Pursuant to the 2004 general election, Tsopo was elected to her third term in the provincial legislature and was re-appointed to the Executive Council by Premier Beatrice Marshoff, who appointed her as MEC for Education. While she was in that position, her husband, Sandile, was prosecuted for defrauding her department, the Free State Department of Education. The fraud concerned a large contract for the distribution of school books over a three-year period from 2001 to 2004, when Tsopo had been MEC for Health. Sandile and two others were convicted of defrauding the Department of Education of more than R360,000. In January 2007, the Bloemfontein Regional Court sentenced him to serve four years' imprisonment. He was denied leave to appeal. Tsopo denied having knowledge of fraud.

During the same period, Tsopo was co-opted onto the National Executive Committee of the ANC; her term on the committee ended in 2007. In August 2007, she vacated the education portfolio to become MEC for Social Development in a reshuffle by Marshoff.

In the next general election in 2009, Tsopo was re-elected to the provincial legislature, ranked 12th on the ANC's provincial party list, but she was not appointed to the Executive Council of Marshoff's successor, Premier Ace Magashule. Instead she became Deputy Speaker of the Free State Provincial Legislature. She served as acting Speaker from 2012 until June 2013, when she was formally elected as Speaker. She held that position until the end of the legislative term in May 2014.

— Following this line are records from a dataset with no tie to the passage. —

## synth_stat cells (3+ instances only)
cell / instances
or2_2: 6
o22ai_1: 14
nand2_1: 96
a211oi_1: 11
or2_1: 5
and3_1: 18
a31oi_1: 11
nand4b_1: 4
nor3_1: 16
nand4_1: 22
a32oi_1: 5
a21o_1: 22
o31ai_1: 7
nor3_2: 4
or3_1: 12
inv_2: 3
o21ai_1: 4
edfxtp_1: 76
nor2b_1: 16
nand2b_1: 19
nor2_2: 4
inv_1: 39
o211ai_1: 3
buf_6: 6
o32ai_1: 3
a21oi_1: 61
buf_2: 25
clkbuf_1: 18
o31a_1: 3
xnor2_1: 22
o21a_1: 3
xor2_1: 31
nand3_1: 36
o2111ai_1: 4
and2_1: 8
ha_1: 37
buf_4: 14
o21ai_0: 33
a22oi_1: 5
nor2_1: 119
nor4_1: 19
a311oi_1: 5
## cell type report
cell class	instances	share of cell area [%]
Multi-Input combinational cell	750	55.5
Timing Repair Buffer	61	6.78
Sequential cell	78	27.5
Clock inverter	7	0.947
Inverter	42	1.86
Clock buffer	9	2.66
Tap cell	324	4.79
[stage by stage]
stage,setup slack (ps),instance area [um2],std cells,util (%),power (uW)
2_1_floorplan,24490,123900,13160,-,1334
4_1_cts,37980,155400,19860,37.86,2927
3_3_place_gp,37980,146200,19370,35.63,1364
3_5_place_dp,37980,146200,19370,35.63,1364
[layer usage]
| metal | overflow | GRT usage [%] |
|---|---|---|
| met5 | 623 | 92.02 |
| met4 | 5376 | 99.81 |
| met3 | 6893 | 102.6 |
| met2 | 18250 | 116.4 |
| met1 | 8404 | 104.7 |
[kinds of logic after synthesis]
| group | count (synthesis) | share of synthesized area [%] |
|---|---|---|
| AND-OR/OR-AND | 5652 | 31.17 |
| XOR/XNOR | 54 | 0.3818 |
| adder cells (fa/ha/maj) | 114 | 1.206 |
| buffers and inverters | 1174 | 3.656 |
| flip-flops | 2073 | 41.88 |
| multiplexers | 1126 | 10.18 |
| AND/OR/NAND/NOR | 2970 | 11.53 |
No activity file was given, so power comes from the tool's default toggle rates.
--- run.sh ---
#!/bin/bash
# OpenROAD 26Q1-2900-gdf79404cd8, Yosys 0.63+post, stock flow scripts
make -C /OpenROAD-flow-scripts/flow DESIGN_CONFIG=/design/flow/config.mk WORK_HOME=/design/flow/orfs finish
--- config.mk ---
export PLATFORM = sky130hd
export DESIGN_NAME = LZ77_Decoder
export DESIGN_NICKNAME = LZ77_Decoder
export VERILOG_FILES = /design/flow/design.v
export SDC_FILE = /design/flow/constraint.sdc
export NUM_CORES = 4
export LEC_CHECK = 1
export CORE_UTILIZATION = 30
--- constraint.sdc ---
current_design LZ77_Decoder

set clk_period 5.0
set clk_io_pct 0.2

create_clock -name clk0 -period $clk_period [get_ports {clk}]

set non_clock_inputs [all_inputs -no_clocks]
set_input_delay [expr $clk_period * $clk_io_pct] -clock clk0 $non_clock_inputs
set_output_delay [expr $clk_period * $clk_io_pct] -clock clk0 [all_outputs]
--- design.v ---
module LZ77_Decoder(clk,reset,code_pos,code_len,chardata,encode,finish,char_nxt);
input 				clk;
input 				reset;
input 		[3:0] 	code_pos;
input 	    [2:0] 	code_len;
input 		[7:0] 	chardata;
output  reg			encode;
output  reg			finish;
output 	reg [7:0] 	char_nxt;
reg [35:0] search_buffer;
reg [31:0] buffer;  
reg [2:0] count;
always@(posedge clk or posedge reset)begin
	if(reset)begin
		encode <= 1'd0;
		finish <= 1'd0;
		search_buffer <= 36'd0;
		char_nxt <= 8'd0;
	end
	else begin
		char_nxt <= {4'd0 , buffer[31-((count)<<<2) -: 4]};
		finish <= (chardata==8'h24 && count==code_len)? 1'd1 : 1'd0;
		if(count==code_len)begin
			case(code_len)
				3'd0 : begin
					search_buffer[35:4] <= search_buffer[31:0];
					search_buffer[3:0] <= buffer[31:28];
				end
				3'd1 : begin
					search_buffer[35:8] <= search_buffer[27:0];
					search_buffer[7:0] <= buffer[31:24];
				end
				3'd2 : begin
					search_buffer[35:12] <= search_buffer[23:0];
					search_buffer[11:0] <= buffer[31:20];
				end
				3'd3 : begin
					search_buffer[35:16] <= search_buffer[19:0];
					search_buffer[15:0] <= buffer[31:16];
				end
				3'd4 : begin
					search_buffer[35:20] <= search_buffer[15:0];
					search_buffer[19:0] <= buffer[31:12];
				end
				3'd5 : begin
					search_buffer[35:24] <= search_buffer[11:0];
					search_buffer[23:0] <= buffer[31:8];
				end
				3'd6 : begin
					search_buffer[35:28] <= search_buffer[7:0];
					search_buffer[27:0] <= buffer[31:4];
				end
				3'd7 : begin
					search_buffer[35:32] <= search_buffer[3:0];
					search_buffer[31:0] <= buffer;
				end
			endcase
		end
	end
end
always@(negedge clk)begin
	if(reset)begin
		count <= 3'd7;
	end
	else begin
		count <= (count==code_len)? 3'd0 : count + 3'd1;
	end
end
always@(*)begin
	case(code_pos)
	4'd0 : begin
		buffer = {search_buffer[3:0] , search_buffer[3:0] , search_buffer[3:0] , search_buffer[3:0] , 
		          search_buffer[3:0] , search_buffer[3:0] , search_buffer[3:0] , 4'd0};
		buffer[31 - (code_len<<<2) -: 4] = chardata[3:0];
	end
	4'd1 : begin
		buffer = {search_buffer[7:0] , search_buffer[7:0] , search_buffer[7:0] , search_buffer[7:4] , 4'd0};
		buffer[31 - (code_len<<<2) -: 4] = chardata[3:0];
	end
	4'd2 : begin
		buffer = {search_buffer[11:0] , search_buffer[11:0] , search_buffer[11:8] , 4'd0};
		buffer[31 - (code_len<<<2) -: 4] = chardata[3:0];
	end
	4'd3 : begin
		buffer = {search_buffer[15:0] , search_buffer[15:4] , 4'd0};
		buffer[31 - (code_len<<<2) -: 4] = chardata[3:0];
	end
	4'd4 : begin
		buffer = {search_buffer[19:0] , search_buffer[19:12] , 4'd0};
		buffer[31 - (code_len<<<2) -: 4] = chardata[3:0];
	end
	4'd5 : begin
		buffer = {search_buffer[23:0] , search_buffer[23:20] , 4'd0};
		buffer[31 - (code_len<<<2) -: 4] = chardata[3:0];
	end
	4'd6 : begin
		buffer = {search_buffer[27:0] , 4'd0};
		buffer[31 - (code_len<<<2) -: 4] = chardata[3:0];
	end
	4'd7 : begin
		buffer = {search_buffer[31:4] , 4'd0};
		buffer[31 - (code_len<<<2) -: 4] = chardata[3:0];
	end
	4'd8 : begin
		buffer = {search_buffer[35:8] , 4'd0};
		buffer[31 - (code_len<<<2) -: 4] = chardata[3:0];
	end
	default : begin
		buffer = 28'd0;
	end
	endcase
end
endmodule
==> CHANGELOG.md <==
### Physical design

* # Cells Yosys at around 930
* Post_cts resized at 0
* Largest family of logic cells by area: AND-OR/OR-AND gates
* Reg2reg end: search_buffer[7]$_DFFE_PP0P_
* Hold buffer count at cts at 0
* #FFs+latches synth at 44
* Detailed Route WL at 32.85 mm
* Final tally of max-slew violations at 0
* 1st-pass router iterations at 9
* Normalized max-slew margin at 37.31%
* Power Dens Cells at 389.4 mW/mm^2
* Final setup vio count at 0
* Syn_area_per_cell at 7.255 sq um
* HP Start: search_buffer[32]$_DFFE_PP0P_
* Max Clock Skew at 73.16 ps
* WS Path Type: register to register
* Critical Path Start Type: register
* I/O Buffers at 21
* CTS max path bufs at 2
* Cells after Synth at 931
* Area delta synth->final at 8.985%
* OpenROAD warnings at 33
* Synth top area share at 15.19%
* Yosys synthesis chip area at 0.006754 sq mm
* P_leak at ~2.6 nW
* Max-cap viol count at 0
* Fill cell count at 2310
* IO Pins at 27
* Reg2Reg Setup Slack at 200 ps
* Required time of the critical path at 5170 ps
* DRT antenna net count at 0
* Crit-path max FO at 17
* Latency at later pin at 380 ps
* CP endpoint kind: register
* Top_reg_cell synth: dfrtp_1
* Clock transition at the registers of the reported paths at about 70 ps
* GP Congestion at 1.050
* Setup TNS at 0 ps
* Clock sinks at 44
* Synth Warn # at 1
* DR iter-0 viols at approximately 1400
* Chip area at 0.02312 sq mm
* Drt drc at 0
* Via count at approximately 8400
* Register area at ~0.0011 sq mm
* Vias in the first global route at 7774
* Mapped Area at 0.006754 sq mm
* Worst Max-Slew Pin Slew at 930.5 ps
* Synth area leader: dfrtp_1
* Maximum number of pins on one net before global-route repair at 44
* Mux area share at 4.409%
* # Post-CTS Setup Buffers at 0
* Inst Count DP at 1180
* Core Box Area at 0.02196 sq mm
* Die H at 152.0 microns
* TritonCTS clock tree: built
* Post-synth EDFFs at 0
* Top cells by area: dfrtp_1 15%, o21ai_0 5.3%, a21oi_1 4.7%
* Aoi/oai-family share of the synthesized area at 42.24%
* CP arrival at roughly 5000 ps
* Chip Width at 152.0 microns
* Worst vdd ir at between 100 and 150 uV
* Post-Layout Cell Count at roughly 1200
* Root Driver: clkbuf_16
* Unique masters post-synth at 93
* GRT Total Usage at between 20% and 30%
* Post-DP HPWL at 23.07 mm
* Worst Hold End: search_buffer[32]$_DFFE_PP0P_
* Layout cells sized above 1 at between 10 and 15%
* Gate Area at 0.005046 sq mm
* Core Util at FP at 30.76%
* Hold Violations, Final at 0
* Yosys simple share at 25.27%
* Hold Path Class: register to register
* Overflow after GRT at 0
* Hold depth at 2
* R2R depth at 7
* Global-route wire length before repair at 49.55 mm
* Antenna cells at 0
* Adder Area Share at 1.667%
* Xor/xnor share at 0.7781%
* Reg2reg start: count[2]$_SDFF_NP1_
* Unrepaired setup endpoints after global routing: false
* H-tree depth at 2
* Initial antenna violation count at 0
* Post-synth seq share at ~16%
* WL/cell at 27.61 microns
* Rows at 54
* Status: finished, final reports clean
* Asr flop ratio synth at 93.18%
* Inserted Clock Buffers at 5
* DR vias/cell at 7.030
### /design/flow/config.mk
export PLATFORM = sky130hd
export DESIGN_NAME = ALU
export DESIGN_NICKNAME = ALU
export VERILOG_FILES = /design/flow/design.v
export SDC_FILE = /design/flow/constraint.sdc
export NUM_CORES = 4
export LEC_CHECK = 1
export CORE_AREA = 10 10 70 70
export DIE_AREA = 0 0 80 80
### /design/flow/run.sh
#!/bin/bash
# OpenROAD 26Q1-2900-gdf79404cd8, Yosys 0.63+post, stock flow scripts
make -C /OpenROAD-flow-scripts/flow DESIGN_CONFIG=/design/flow/config.mk WORK_HOME=/design/flow/orfs finish
### /design/flow/constraint.sdc
current_design ALU

set clk_period 5.3
set clk_io_pct 0.2

create_clock -name clk0 -period $clk_period

set non_clock_inputs [all_inputs -no_clocks]
set_input_delay [expr $clk_period * $clk_io_pct] -clock clk0 $non_clock_inputs
set_output_delay [expr $clk_period * $clk_io_pct] -clock clk0 [all_outputs]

=== National government (2014) ===
In the 2014 general election, Tsopo did not stand for re-election to a fifth term in the provincial legislature, but instead was nominated for election to an ANC seat in the National Assembly, the lower house of the South African Parliament. She was ranked 116th on the ANC's national party list and secured a seat. In Parliament, she served as the ANC's committee whip in the Portfolio Committee on Trade and Industry.

She resigned from Parliament on 1 October 2014. At the time of her death in 2017, she was a student of Ph.D. in governance and political transformation at North-West University.

== Personal life and death ==
Tsopo suffered from diabetes and was admitted to hospital in Welkom on Christmas Eve in 2016. She died in hospital in the early hours of 1 January 2017. The President of South Africa, Jacob Zuma, granted her a provincial official state funeral, held in Meloding in Virginia, Free State.

She was married to Sandile Tsopo and had four children, one of whom, Thabang, predeceased her.